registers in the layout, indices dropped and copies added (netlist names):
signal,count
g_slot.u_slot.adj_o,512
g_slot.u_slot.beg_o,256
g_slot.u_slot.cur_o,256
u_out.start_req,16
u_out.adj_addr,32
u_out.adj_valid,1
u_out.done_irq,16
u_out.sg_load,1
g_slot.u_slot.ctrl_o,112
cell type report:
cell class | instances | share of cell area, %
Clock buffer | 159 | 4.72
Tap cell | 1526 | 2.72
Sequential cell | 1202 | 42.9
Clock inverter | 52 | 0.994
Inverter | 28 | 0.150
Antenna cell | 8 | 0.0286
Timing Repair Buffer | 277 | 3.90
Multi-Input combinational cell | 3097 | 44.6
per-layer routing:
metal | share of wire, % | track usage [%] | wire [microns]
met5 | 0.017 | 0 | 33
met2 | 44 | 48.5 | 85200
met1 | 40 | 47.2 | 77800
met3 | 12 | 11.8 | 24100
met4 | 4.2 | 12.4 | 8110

------------------------------------------------------------------------

* WHAT TO WORK ON: Set down, exactly and only, the lines running from the one holding "u_out.adj_valid,1" through the end of the records above, both ends included.

* TASK SOLUTION:
u_out.adj_valid,1
u_out.done_irq,16
u_out.sg_load,1
g_slot.u_slot.ctrl_o,112
cell type report:
cell class | instances | share of cell area, %
Clock buffer | 159 | 4.72
Tap cell | 1526 | 2.72
Sequential cell | 1202 | 42.9
Clock inverter | 52 | 0.994
Inverter | 28 | 0.150
Antenna cell | 8 | 0.0286
Timing Repair Buffer | 277 | 3.90
Multi-Input combinational cell | 3097 | 44.6
per-layer routing:
metal | share of wire, % | track usage [%] | wire [microns]
met5 | 0.017 | 0 | 33
met2 | 44 | 48.5 | 85200
met1 | 40 | 47.2 | 77800
met3 | 12 | 11.8 | 24100
met4 | 4.2 | 12.4 | 8110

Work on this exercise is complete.